Under the Shine the Light law, California residents may request, once per calendar year, information about personal data shared with third parties for direct marketing purposes. To make such a request, contact us using the details in Section 14.

Minors under 18 residing in California who have registered accounts may request removal of content they publicly posted. Contact us at [email protected] with your email address and a statement that you reside in California.

To verify your identity when you submit a privacy request, we may ask you to confirm information we already hold on file or contact you through a previously provided communication channel. We will delete any additional verification information as soon as the verification process is complete.

You may designate an authorized agent to submit requests on your behalf. We may deny requests from authorized agents who cannot provide proof of valid authorization.

To submit any California privacy request, contact us at [email protected] or visit your account settings. We will respond to opt-out requests within 15 business days.

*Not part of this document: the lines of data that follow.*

File: src/rtl/ip_tx_deframer.sv
// ip_tx_deframer: turns the TX byte FIFO stream into an IP TX header plus a payload AXI-Stream.
// A 13-byte descriptor (dest, src, proto, ttl, total length, dscp/ecn) precedes each payload.
// Malformed descriptors are consumed and dropped, so the stream stays aligned.
// Build option IP_TX_DEFRAMER_STATS_EN: when defined, saturating frame/drop counters are implemented.
// When it is undefined, frame_count and drop_count are tied to zero.
module ip_tx_deframer #(
    parameter int MAX_IP_LEN = 1500,
    parameter int IP_HDR_LEN = 20
) (
    input  logic         clk,
    input  logic         rst,
    input  logic [7:0]   din_dout,
    input  logic         din_empty,
    output logic         din_rd_en,
    output logic         tx_hdr_valid,
    input  logic         tx_hdr_ready,
    output logic [103:0] tx_hdr,
    output logic [7:0]   tx_payload_tdata,
    output logic         tx_payload_tvalid,
    input  logic         tx_payload_tready,
    output logic         tx_payload_tlast,
    output logic         busy,
    output logic [15:0]  frame_count,
    output logic [15:0]  drop_count
);
    localparam logic [15:0] MAX_LEN = 16'(MAX_IP_LEN);
    localparam logic [15:0] HDR_LEN = 16'(IP_HDR_LEN);

    typedef enum logic [1:0] {S_HDR, S_HDR_OUT, S_PAYLOAD, S_DISCARD} state_t;

    state_t        state_q, state_d;
    logic [3:0]    idx_q, idx_d;
    logic [15:0]   rem_q, rem_d;
    logic [103:0]  hdr_q, hdr_d;
    logic          hdr_valid_q, hdr_valid_d;
    logic [15:0]   len;
    logic          tvalid, xfer, last, pop;
    logic          frame_done, desc_drop;

    // Total length already sits in the header register once bytes 10-11 are in.
    assign len = hdr_q[23:8];

    // FIFO-side handshakes follow the FWFT empty flag directly; reset forces them low at once.
    always_comb begin
        tvalid = ~rst & (state_q == S_PAYLOAD) & ~din_empty;
        xfer   = tvalid & tx_payload_tready;
        last   = (state_q == S_PAYLOAD) & (rem_q == 16'd1);
        pop    = xfer | (~rst & ~din_empty & ((state_q == S_HDR) | (state_q == S_DISCARD)));
    end

    // Next-state: descriptor collection, header handoff, payload count-down, discard.
    always_comb begin
        state_d    = state_q;
        idx_d      = idx_q;
        rem_d      = rem_q;
        hdr_d      = hdr_q;
        frame_done = 1'b0;
        desc_drop  = 1'b0;
        case (state_q)
            S_HDR: begin
                if (pop) begin
                    if (idx_q == 4'd12) begin
                        // last descriptor byte is {dscp, ecn}; header port wants {ecn, dscp}
                        hdr_d[7:0] = {din_dout[1:0], din_dout[7:2]};
                        idx_d      = 4'd0;
                        if (len > MAX_LEN) begin
                            state_d = S_DISCARD;
                            rem_d   = len - HDR_LEN;
                        end else if (len > HDR_LEN) begin
                            state_d = S_HDR_OUT;
                        end else begin
                            desc_drop = 1'b1;
                        end
                    end else begin
                        for (int b = 0; b < 12; b++) begin
                            if (idx_q == 4'(b)) hdr_d[103 - 8*b -: 8] = din_dout;
                        end
                        idx_d = idx_q + 4'd1;
                    end
                end
            end
            S_HDR_OUT: begin
                if (tx_hdr_ready) begin
                    rem_d   = len - HDR_LEN;
                    state_d = S_PAYLOAD;
                end
            end
            S_PAYLOAD: begin
                if (xfer) begin
                    rem_d = rem_q - 16'd1;
                    if (last) begin
                        state_d    = S_HDR;
                        frame_done = 1'b1;
                    end
                end
            end
            S_DISCARD: begin
                if (pop) begin
                    rem_d = rem_q - 16'd1;
                    if (rem_q == 16'd1) begin
                        state_d   = S_HDR;
                        desc_drop = 1'b1;
                    end
                end
            end
            default: state_d = S_HDR;
        endcase
        hdr_valid_d = (state_d == S_HDR_OUT);
    end

    // FSM and datapath registers; reset abandons any frame in flight.
    always_ff @(posedge clk or posedge rst) begin
        if (rst) begin
            state_q     <= S_HDR;
            idx_q       <= 4'd0;
            rem_q       <= 16'd0;
            hdr_q       <= '0;
            hdr_valid_q <= 1'b0;
        end else begin
            state_q     <= state_d;
            idx_q       <= idx_d;
            rem_q       <= rem_d;
            hdr_q       <= hdr_d;
            hdr_valid_q <= hdr_valid_d;
        end
    end

    assign din_rd_en         = pop;
    assign tx_hdr_valid      = hdr_valid_q;
    assign tx_hdr            = hdr_q;
    assign tx_payload_tvalid = tvalid;
    assign tx_payload_tdata  = tvalid ? din_dout : 8'd0;
    assign tx_payload_tlast  = last;
    assign busy              = ~((state_q == S_HDR) & (idx_q == 4'd0));

`ifdef IP_TX_DEFRAMER_STATS_EN
    logic [15:0] frame_cnt_q, frame_cnt_d, drop_cnt_q, drop_cnt_d;

    // Saturating event counters
    always_comb begin
        frame_cnt_d = frame_cnt_q;
        drop_cnt_d  = drop_cnt_q;
        if (frame_done && frame_cnt_q != 16'hFFFF) frame_cnt_d = frame_cnt_q + 16'd1;
        if (desc_drop && drop_cnt_q != 16'hFFFF) drop_cnt_d = drop_cnt_q + 16'd1;
    end

    // Counter registers
    always_ff @(posedge clk or posedge rst) begin
        if (rst) begin
            frame_cnt_q <= 16'd0;
            drop_cnt_q  <= 16'd0;
        end else begin
            frame_cnt_q <= frame_cnt_d;
            drop_cnt_q  <= drop_cnt_d;
        end
    end

    assign frame_count = frame_cnt_q;
    assign drop_count  = drop_cnt_q;
`else
    logic unused_stats;
    assign unused_stats = frame_done ^ desc_drop;
    assign frame_count  = 16'd0;
    assign drop_count   = 16'd0;
`endif

endmodule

We may update this privacy policy from time to time to reflect changes in our practices, technology, legal requirements, or for other operational reasons. The "Last updated" date at the top of this document indicates when the most recent revision was made.

If we make material changes, we will notify you by prominently posting a notice on our website or by sending you a direct notification, as required by applicable law. We encourage you to review this policy periodically.

If you have questions, comments, or concerns about this privacy policy or our data practices, please contact our Data Protection Officer:

Based on the laws of your country, you may have the right to access, correct, or request deletion of the personal information we hold about you.

To exercise these rights, visit your account settings, or contact us directly at [email protected].

We will handle all requests in accordance with applicable data protection law and respond within the timeframes required by law (generally 30 days for GDPR requests, 45 days for CCPA requests).

Recomndme is a platform for collecting and sharing professional recommendations. At present, we do not use automated decision-making or algorithmic profiling that produces legal or similarly significant effects on users. Your profile is assembled from information you and your recommenders provide directly — no automated scoring or ranking affects your profile visibility today.

If and when profiling features are introduced, you will always be able to opt out of automated processing that has a significant effect on you by contacting us at [email protected].